Monthly Archives: June 2007

WiFi is patented

Seemant pointed out an interesting article this morning, where the Australian Commonwealth Scientific and Research Organization (CSIRO) have successfully filed an injunction against Buffalo, a manufacturer of wireless routers, access points, and wireless adapters. Buffalo are no longer able to sell wireless equipment in the US unless it licenses the technology from CSIRO.

Further research shows that CSIRO believe they own the rights to orthogonal frequency division multiplexing, which is the data modulation scheme used in 802.11a, 802.11g and 802.11n (note that 802.11b, the older/slower standard, uses complimentary code keying instead).

If this lawsuit succeeds, it means bad news for all wireless vendors.

Distributed distributions

Does anyone know of any Linux/BSD/similar distributions that are employing a distributed/decentralized source code management system for their package trees?

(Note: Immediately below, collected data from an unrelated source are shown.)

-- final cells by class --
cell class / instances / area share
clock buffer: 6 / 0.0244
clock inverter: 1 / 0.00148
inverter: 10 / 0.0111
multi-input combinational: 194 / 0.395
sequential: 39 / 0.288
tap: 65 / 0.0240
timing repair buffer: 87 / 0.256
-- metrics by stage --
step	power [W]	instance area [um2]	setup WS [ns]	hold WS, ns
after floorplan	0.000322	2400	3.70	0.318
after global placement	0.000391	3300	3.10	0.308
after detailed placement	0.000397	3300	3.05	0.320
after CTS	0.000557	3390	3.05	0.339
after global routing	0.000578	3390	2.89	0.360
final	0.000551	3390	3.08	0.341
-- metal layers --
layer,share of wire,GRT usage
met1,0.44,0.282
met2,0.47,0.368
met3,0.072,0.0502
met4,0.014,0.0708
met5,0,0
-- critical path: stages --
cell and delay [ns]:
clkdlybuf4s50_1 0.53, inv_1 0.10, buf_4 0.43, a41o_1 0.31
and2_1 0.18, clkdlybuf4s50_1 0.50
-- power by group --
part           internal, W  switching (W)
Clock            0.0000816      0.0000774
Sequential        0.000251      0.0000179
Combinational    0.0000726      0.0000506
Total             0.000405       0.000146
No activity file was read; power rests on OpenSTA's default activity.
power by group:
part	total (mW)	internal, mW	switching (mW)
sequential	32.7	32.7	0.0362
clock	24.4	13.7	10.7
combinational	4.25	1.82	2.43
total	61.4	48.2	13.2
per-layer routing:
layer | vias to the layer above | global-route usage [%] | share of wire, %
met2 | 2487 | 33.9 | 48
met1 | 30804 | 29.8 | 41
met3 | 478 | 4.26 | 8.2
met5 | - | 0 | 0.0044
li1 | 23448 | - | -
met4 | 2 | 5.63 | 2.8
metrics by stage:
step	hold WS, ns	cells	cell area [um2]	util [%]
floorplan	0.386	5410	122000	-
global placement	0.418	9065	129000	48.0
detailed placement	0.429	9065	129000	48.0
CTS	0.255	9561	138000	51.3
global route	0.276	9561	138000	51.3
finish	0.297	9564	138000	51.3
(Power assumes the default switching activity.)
[config.mk]
export PLATFORM = sky130hd
export DESIGN_NAME = fc_seq_ctrl_flat
export DESIGN_NICKNAME = d
export VERILOG_FILES = /design/src/rtl/fc_seq_ctrl_if.sv /design/src/rtl/fc_seq_ctrl.sv /design/src/flat_wrapper.sv
export SDC_FILE = /design/constraint.sdc
export NUM_CORES = 1
export LEC_CHECK = 0
export ABC_AREA = 1
export CORE_MARGIN = 2
export CORE_UTILIZATION = 41
export DETAILED_ROUTE_END_ITERATION = 6
export PLACE_DENSITY_LB_ADDON = 0.25
export SLEW_MARGIN = 20
export SYNTH_ARGS = -nofsm -noshare
export SYNTH_HDL_FRONTEND = slang
export SYNTH_SLANG_ARGS = --single-unit
[constraint.sdc]
create_clock -name clk -period 1.2 [get_ports clk]
set_input_delay 0.18 -clock clk [delete_from_list [all_inputs] [get_ports clk]]
set_output_delay 0.18 -clock clk [all_outputs]
set_load 0.01 [all_outputs]
[src/rtl/fc_seq_ctrl_if.sv]
// Element stream in / scored result out bundle for fc_seq_ctrl.
// The slave modport is the sequencer's view; master is the upstream/downstream side.
interface fc_seq_ctrl_if #(
    parameter int CLASS_NUM = 2,
    parameter int D_WL      = 24,
    parameter int CIW       = (CLASS_NUM > 1) ? $clog2(CLASS_NUM) : 1
);
    logic                      s_valid;
    logic                      s_ready;
    logic [D_WL-1:0]           s_data;
    logic                      s_last;
    logic                      m_valid;
    logic                      m_ready;
    logic [CLASS_NUM*D_WL-1:0] m_scores;
    logic [CIW-1:0]            m_class;

    modport master (
        output s_valid, s_data, s_last, m_ready,
        input  s_ready, m_valid, m_scores, m_class
    );

    modport slave (
        input  s_valid, s_data, s_last, m_ready,
        output s_ready, m_valid, m_scores, m_class
    );
endinterface

[src/rtl/fc_seq_ctrl.sv]
// Sequencer for the LSTM fully-connected output layer: feeds one hidden vector, captures scores,
// optionally finds the argmax class. Define FC_ARGMAX_EN to build the sequential argmax stage.
module fc_seq_ctrl #(
    parameter int CLASS_NUM  = 2,
    parameter int INPUT_SIZE = 30,
    parameter int D_WL       = 24,
    parameter int CIW        = (CLASS_NUM > 1) ? $clog2(CLASS_NUM) : 1
) (
    input  logic                      clk,
    input  logic                      rst_n,
    fc_seq_ctrl_if.slave              sif,
    output logic                      fc_r_en,
    output logic                      fc_in_valid,
    output logic [D_WL-1:0]           fc_x,
    input  logic                      fc_o_valid,
    input  logic [CLASS_NUM*D_WL-1:0] fc_f_o,
    output logic                      len_err,
    output logic                      busy
);
    localparam int            CW       = (INPUT_SIZE > 1) ? $clog2(INPUT_SIZE) : 1;
    localparam logic [CW-1:0] CNT_LAST = CW'(INPUT_SIZE - 1);

    typedef enum logic [2:0] {
        IDLE,
        FEED,
        WAIT,
`ifdef FC_ARGMAX_EN
        ARG,
`endif
        OUT
    } state_t;

    function automatic logic signed [D_WL-1:0] score_at(input logic [CLASS_NUM*D_WL-1:0] vec,
                                                        input int idx);
        return $signed(vec[idx*D_WL +: D_WL]);
    endfunction

    state_t                    state;
    logic [CW-1:0]             cnt;
    logic                      s_ready_q;
    logic                      m_valid_q;
    logic [CLASS_NUM*D_WL-1:0] m_scores_q;
    logic                      accept;
    logic                      at_last;

    assign accept       = sif.s_valid && s_ready_q;
    assign at_last      = (cnt == CNT_LAST);
    assign fc_r_en      = accept;
    assign busy         = (state != IDLE);
    assign sif.s_ready  = s_ready_q;
    assign sif.m_valid  = m_valid_q;
    assign sif.m_scores = m_scores_q;

`ifdef FC_ARGMAX_EN
    logic [CIW-1:0]         arg_idx;
    logic [CIW-1:0]         best_idx;
    logic [CIW-1:0]         m_class_q;
    logic signed [D_WL-1:0] best_val;
    logic signed [D_WL-1:0] cand;

    assign cand        = score_at(m_scores_q, int'(arg_idx));
    assign sif.m_class = m_class_q;
`else
    assign sif.m_class = '0;
`endif

    always_ff @(posedge clk or negedge rst_n) begin
        if (!rst_n) begin
            state       <= IDLE;
            cnt         <= '0;
            s_ready_q   <= 1'b0;
            fc_in_valid <= 1'b0;
            fc_x        <= '0;
            len_err     <= 1'b0;
            m_valid_q   <= 1'b0;
            m_scores_q  <= '0;
`ifdef FC_ARGMAX_EN
            arg_idx     <= '0;
            best_idx    <= '0;
            best_val    <= '0;
            m_class_q   <= '0;
`endif
        end else begin
            // Feed stage: registered element lines up with the weight read issued this cycle
            fc_in_valid <= accept;
            len_err     <= accept && (sif.s_last != at_last);
            if (accept) begin
                fc_x <= sif.s_data;
            end

            case (state)
                IDLE, FEED: begin
                    s_ready_q <= 1'b1;
                    // Length is decided by count alone so the weight buffer stays in step
                    if (accept) begin
                        if (at_last) begin
                            state     <= WAIT;
                            cnt       <= '0;
                            s_ready_q <= 1'b0;
                        end else begin
                            state <= FEED;
                            cnt   <= cnt + 1'b1;
                        end
                    end
                end

                WAIT: begin
                    if (fc_o_valid) begin
                        m_scores_q <= fc_f_o;
`ifdef FC_ARGMAX_EN
                        if (CLASS_NUM > 1) begin
                            state    <= ARG;
                            arg_idx  <= CIW'(1);
                            best_idx <= '0;
                            best_val <= score_at(fc_f_o, 0);
                        end else begin
                            state     <= OUT;
                            m_valid_q <= 1'b1;
                            m_class_q <= '0;
                        end
`else
                        state     <= OUT;
                        m_valid_q <= 1'b1;
`endif
                    end
                end

`ifdef FC_ARGMAX_EN
                // Argmax stage: strict greater-than keeps the lower index on ties
                ARG: begin
                    if (cand > best_val) begin
                        best_val <= cand;
                        best_idx <= arg_idx;
                    end
                    if (arg_idx == CIW'(CLASS_NUM - 1)) begin
                        m_class_q <= (cand > best_val) ? arg_idx : best_idx;
                        m_valid_q <= 1'b1;
                        state     <= OUT;
                    end else begin
                        arg_idx <= arg_idx + 1'b1;
                    end
                end
`endif

                OUT: begin
                    if (sif.m_ready) begin
                        m_valid_q <= 1'b0;
                        s_ready_q <= 1'b1;
                        state     <= IDLE;
                    end
                end

                default: state <= IDLE;
            endcase
        end
    end
endmodule

[src/flat_wrapper.sv]
// flat-port wrapper written by rule: the top's interface ports become plain ports
module fc_seq_ctrl_flat 
#(
    parameter int CLASS_NUM  = 2,
    parameter int INPUT_SIZE = 30,
    parameter int D_WL       = 24,
    parameter int CIW        = (CLASS_NUM > 1) ? $clog2(CLASS_NUM) : 1
)
  (clk, rst_n, fc_r_en, fc_in_valid, fc_x, fc_o_valid, fc_f_o, len_err, busy, sif_s_valid, sif_s_data, sif_s_last, sif_m_ready, sif_s_ready, sif_m_valid, sif_m_scores, sif_m_class);
  fc_seq_ctrl_if #(.CLASS_NUM(CLASS_NUM), .D_WL(D_WL), .CIW(CIW)) sif_i ();
  input  logic clk;
  input  logic rst_n;
  output logic fc_r_en;
  output logic fc_in_valid;
  output logic [D_WL-1:0] fc_x;
  input  logic fc_o_valid;
  input  logic [CLASS_NUM*D_WL-1:0] fc_f_o;
  output logic len_err;
  output logic busy;
  input wire logic [$bits(sif_i.s_valid)-1:0] sif_s_valid;
  input wire logic [$bits(sif_i.s_data)-1:0] sif_s_data;
  input wire logic [$bits(sif_i.s_last)-1:0] sif_s_last;
  input wire logic [$bits(sif_i.m_ready)-1:0] sif_m_ready;
  output wire logic [$bits(sif_i.s_ready)-1:0] sif_s_ready;
  output wire logic [$bits(sif_i.m_valid)-1:0] sif_m_valid;
  output wire logic [$bits(sif_i.m_scores)-1:0] sif_m_scores;
  output wire logic [$bits(sif_i.m_class)-1:0] sif_m_class;
  assign sif_i.s_valid = sif_s_valid;
  assign sif_i.s_data = sif_s_data;
  assign sif_i.s_last = sif_s_last;
  assign sif_i.m_ready = sif_m_ready;
  assign sif_s_ready = sif_i.s_ready;
  assign sif_m_valid = sif_i.m_valid;
  assign sif_m_scores = sif_i.m_scores;
  assign sif_m_class = sif_i.m_class;
  fc_seq_ctrl #(.CLASS_NUM(CLASS_NUM), .INPUT_SIZE(INPUT_SIZE), .D_WL(D_WL), .CIW(CIW)) u_core (.clk(clk), .rst_n(rst_n), .sif(sif_i), .fc_r_en(fc_r_en), .fc_in_valid(fc_in_valid), .fc_x(fc_x), .fc_o_valid(fc_o_valid), .fc_f_o(fc_f_o), .len_err(len_err), .busy(busy));
endmodule
; Word-level counts from Yosys, hierarchy flattened
; Index checks and enable logic that the tools add are counted.
[word_totals]
ff_bits = 84
input_bits = 78
out_inout_bits = 79
wordCells = 42
[classes]
add_sub_neg = 1
n_eq_ne = 8
n_mux = 13
reduce_logical = 12
[ops]
columns = op, n
row1 = 3-bit two-way mux, 3
row2 = 3-bit one-hot mux with 3 select lines, 1
row3 = "3-bit by 2-bit == test with 1-bit output, second input constant", 2
row4 = 2-bit AND reduction, 3
row5 = 3-bit AND reduction, 2
row6 = "5-bit by 1-bit adder with 5-bit output, second input constant", 1
row7 = "5-bit == test, second input constant", 1
row8 = 1-bit two-way mux, 5
row9 = 5-bit two-way mux, 1
row10 = "2-bit != test, second input constant", 2
row11 = 1-bit one-hot mux with 2 select lines, 2
row12 = 2-bit nonzero test, 2
row13 = "3-bit by 1-bit == test with 1-bit output, second input constant", 1
row14 = 3-bit zero test, 1
row15 = 3-bit nonzero test, 1
row16 = 1-bit logical AND, 2
row17 = 2-bit two-way mux, 1
row18 = "2-bit by 1-bit != test with 1-bit output, second input constant", 1
row19 = 2-bit OR reduction, 1
row20 = 1-bit != test, 1

; Logic depth before layout (Yosys ltp)
[depth]
word_depth = 4
depth_mapped = 9
mapped_depth_nobuf = 9

; Least setup slack after synthesis
; OpenSTA, ideal clock, no wires.
[synth_path]
path_type = flip-flop to flip-flop
from = register u_core.s_ready_q (netlist: u_core.sif.s_ready)
to = register u_core.fc_x[14]
arrival_ns = 1.061
required_ns = 1.084
path_slack_ns = 0.023
path_stages_with_launch = 6
n_path_buf = 1
period_less_slack_ns = 1.177
cell_sequence = dfrtp_1 -> nand2_2 -> clkinv_1 -> buf_2 -> nand2_1 -> nand2_1
[synth_between]
elab_chain_cells = 1
[synth_rtl]
columns = item, line_no
row1 = "start, declared", fc_seq_ctrl.sv:40  ; logic s_ready_q;
row2 = "start signal, assigned", fc_seq_ctrl.sv:71  ; s_ready_q <= 1'b0;
row3 = "start signal, assigned", fc_seq_ctrl.sv:93  ; s_ready_q <= 1'b1;
row4 = "start signal, assigned", fc_seq_ctrl.sv:99  ; s_ready_q <= 1'b0;
row5 = 1-bit logical AND, fc_seq_ctrl.sv:46  ; assign accept = sif.s_valid && s_ready_q;
row6 = net fc_r_en, flat_wrapper.sv:13  ; output logic fc_r_en;
row7 = "end signal, assigned", fc_seq_ctrl.sv:88  ; fc_x <= sif.s_data;
row8 = "end, declared", fc_seq_ctrl.sv:14  ; output logic [D_WL-1:0] fc_x,
; The timed path passes the listed nets, and every way through them passes these cells.
; A chain may end at the register's enable or synchronous reset.

; Worst setup path after layout
[layout_path]
from = register u_core.state[1]
to = output busy
[layout_between]
elab_chain_cells = 1
[layout_rtl]
columns = item, line_no
row1 = "start, declared", fc_seq_ctrl.sv:38  ; state_t state;
row2 = "start signal, assigned", fc_seq_ctrl.sv:69  ; state <= IDLE;
row3 = "start signal, assigned", fc_seq_ctrl.sv:97  ; state <= WAIT;
row4 = "start signal, assigned", fc_seq_ctrl.sv:101  ; state <= FEED;
row5 = 3-bit nonzero test, fc_seq_ctrl.sv:49  ; assign busy = (state != IDLE);
row6 = "end, declared", flat_wrapper.sv:19  ; output logic busy;
; No other way between the ends.

==> flow_metrics.py <==
metrics = {
    "die": {
        "die-area_um2": 8940,
        "num_rows": 33,
        "core-area_um2": 8090,
        "die_y_um": 94.6,
        "io_pins": 157,
        "initial_utilization_pct": 41.5,
        "die_w_um": 94.6,
    },
    "synthesis": {
        "synth_top_cell_by_area": "dfrtp_1",
        "synth_warnings": 0,
        "syn_nets": 462,
        "synth_seq_area_share_pct": 61.8,
        "synth_edf_count": 0,
        "syn_inst": 382,
        "synth_most_common_cell": "nand2_1",
        "synth_seq_cells": 83,
        "netlist_top_cells_count": "nand2_1 (146), dfrtp_1 (83), inv_1 (60)",
        "synth-main-ff-cell": "dfrtp_1",
        "synth_area_leaders": "dfrtp_1 (62%), nand2_1 (16%), inv_1 (6.7%)",
        "syn_area_um2": 3360,
        "syn_avg_cell_area_um2": 8.80,
        "synthDistinctLibCells": 23,
        "synth_top_area_share_pct": 61.8,
        "async_flop_share_pct": 100,
    },
    "layout": {
        "drive_gt1_share_pct": 18.1,
        "stdcell_area_um2": 5260,
        "syn_to_final_growth_pct": 56.5,
        "layout.nets": 637,
        "antenna_cells": 0,
        "fin_util_pct": 65.0,
    },
    "clock_tree": {
        "cts_tree": "built",
        "worst_skew_pair.late_latency_ns": 0.35,
        "clk_path_buf_depth": 2,
        "ctsHtreeMaxLevel": 3,
        "cts_inserted_buffers": 9,
        "clk_pin_slew_ns": 0.09,
        "cts-root-buf": "clkbuf_8",
        "cts_sinks": 83,
    },
    "placement": {
        "io_buffers": 155,
        "gp_congestion": 0.815,
        "place_hpwl_um": 5990,
        "placed_area_um2": 5100,
        "place_ws_ns": -0.332,
    },
    "power": {
        "p_sw_uw": 2820,
        "power.density_nw_per_um2": 1650,
        "ir_drop_v": 0.00113,
        "p_sw_share_pct": 32.4,
        "pwr-share-comb_pct": 31.6,
        "p_clk_share_pct": 23.3,
        "seqPwrFrac_pct": 45.1,
        "p_int_uw": 5870,
        "p_leak_uw": 0.00279,
    },
    "setup_path": {
        "r2r-start": "u_core.state[0]",
        "critPathMaxFanout": 2,
        "cp_slowest_cell": "dfrtp_1",
        "crit_type": "flop to output pin",
        "worstSetupStartpointType": "flop",
        "r2r_end": "u_core.sif.m_scores[8]",
        "worst_setup_path_end_kind": "output pin",
        "rrSetupSlack_ns": 0.04,
        "slowest_delay_ns": 0.41,
        "path_cells": "inv_1 -> nand2_1 -> buf_2",
        "critPathArrivalTime_ns": 1.00,
        "worstRegToRegCells": 6,
        "crit_required_ns": 1.02,
    },
    "detailed_routing": {
        "routed-via-count": 2987,
        "wl_um": 8290,
        "wire_per_inst_um": 12.4,
        "ant_nets": 0,
        "drtIter0Drc": 91,
        "via_per_inst": 4.48,
        "drc": 0,
        "first_pass_iters": 4,
    },
    "grt": {
        "grt_max_degree": 56,
        "grt_pass1_wl_um": 13400,
        "grtUsageTotal_pct": 19.5,
        "overflow": 0,
        "antenna_found_initial": 0,
        "grt_pass1_vias": 2880,
    },
    "min_path": {
        "hold_path.class": "input pin to asynchronous set/reset pin",
    },
    "sta": {
        "post-route-period-util_pct": 98.5,
        "setup_violations": 0,
        "finalClockSkew_ns": 0.0121,
        "rsz0062_at_grt": "yes",
        "hold_ws_ns": 0.275,
        "fmax_ghz": 0.846,
        "slew_viol_final": 0,
        "setup_ws_ns": 0.0186,
        "hold_violations": 0,
        "finalCriticalPeriod_ns": 1.18,
    },
    "flow_run": {
        "cap_violations": 0,
    },
    "run_status": {
        "outcome": "finished, final reports clean",
    },
}
registers in the layout (all words and copies together) (netlist names):
| signal | count |
|---|---|
| u_core.fc_x | 24 |
| u_core.sif.s_ready | 1 |
| u_core.sif.m_valid | 1 |
| u_core.cnt | 5 |
| u_core.fc_in_valid | 1 |
| u_core.sif.m_scores | 48 |
| u_core.state | 2 |
| u_core.len_err | 1 |
stage by stage:
step	total power (µW)	setup TNS, ns	instances
final	8690	0	667
after global routing	9300	-0.397	667
after CTS	8780	-0.0542	664
after detailed placement	6960	-9.55	641
after global placement	6880	-9.06	641
after floorplan	5050	0	382
final cells by class:
type | count | area, µm²
multi-input cells | 223 | 1020
clock inverters | 7 | 76.3
repair buffers | 179 | 1600
flip-flops and latches | 83 | 2080
inverters | 61 | 229
clock buffers | 9 | 124
well taps | 105 | 131
fillers | 712 | 2830
power by group through the flow:
stage,Sequential (µW),Clock [µW],Combinational (µW)
finish,3920,2030,2750
global route,4020,2230,3060
CTS,3900,2100,2780
detailed placement,3940,0,3020
global placement,3920,0,2960
floorplan,4220,0,827
repair_timing:
action / CTS / global route
setup buffers: 6 / 3
cloned: 0 / 0
endpoints found under the setup margin: 79 / 84
endpoints found under the hold margin: 21 / 0
pin swaps: 0 / 4
hold buffers: 1 / 0
resized for setup: 160 / 73
cells in the final DEF, fill, tap and decap left out, drive strengths merged:
| cell | instances |
|---|---|
| dlygate4sd2 | 1 |
| clkdlybuf4s15 | 36 |
| dlygate4sd3 | 1 |
| o21ai | 51 |
| dfrtp | 83 |
| clkbuf | 47 |
| bufinv | 1 |
| xor2 | 1 |
| nand3 | 8 |
| o22ai | 1 |
| a21oi | 2 |
| clkinvlp | 2 |
| nor2 | 9 |
| nand4 | 1 |
| nand2 | 147 |
| ha | 2 |
| clkinv | 3 |
| buf | 27 |
| conb | 1 |
| clkdlybuf4s50 | 76 |
| inv | 62 |
worst max-delay path by stage:
stage	cells past startpoint	endpoint	slack [ns]	start
floorplan	5	u_core.fc_x[14]	0.02	u_core.sif.s_ready
global placement	4	fc_r_en	-0.35	sif_s_valid
detailed placement	4	fc_r_en	-0.33	sif_s_valid
CTS	3	fc_r_en	-0.05	u_core.sif.s_ready
global route	3	fc_r_en	-0.06	u_core.sif.s_ready
finish	3	busy	0.02	u_core.state[1]
per-layer routing:
metal	GRT usage, %	vias up	part of all wire (%)
li1	-	1504	-
met1	23.9	1382	40
met2	32.4	84	52
met3	5.19	17	5.2
met4	8.45	0	2.5
met5	0	-	0
critical path, delay by kind of cell, from the launching register on:
family | cells | cell delay (ns)
AND/OR/NAND/NOR | 1 | 0.05
buffers and inverters | 2 | 0.21
flip-flops | 1 | 0.41
kinds of logic after synthesis:
logic type | Yosys count | synth area share [%]
XOR/XNOR | 1 | 0.261
flip-flops | 83 | 61.8
buffers and inverters | 76 | 9.71
AND/OR/NAND/NOR | 165 | 19.3
AO/OA/AOI/OAI | 54 | 8.08
other | 1 | 0.112
adder cells (fa/ha/maj) | 2 | 0.744
Note: power is estimated with default switching activity, not from simulation.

To clarify, the difference that I’m interested in is as follows:

Distributed development tools such as git and mercurial allow everyone to clone the whole tree including all history. Everyone who does make a clone — let’s call it a branch — is able to commit new changes to their own branch, and can publish their branches. As everyone effectively has commit access, development hierarchy is built purely based on politics and personal standing (e.g. in the case of the Linux kernel, Linus is recognised as the boss, therefore his tree is ‘the one that counts’). Within reason, these systems all make it very simple (i.e. 1 easy command) to merge all the changes in someone elses branch into your own, even if the 2 branches are stored on different computers.

Centralized tools such as CVS and Subversion are different. There is a concept of ‘commit access’ to a centralized repository, and while anonymous read-only access may be granted for users who do not have commit access, such users can not make their own commits and do not have such an easy way of sharing their changes with the people who do have commit access to the centralized repository.

So, does anyone know of distributions that are using distributed systems for managing package trees? Gentoo uses the centralized approach — packages are maintained in CVS and we only give commit access to people who we certify and trust as Gentoo developers.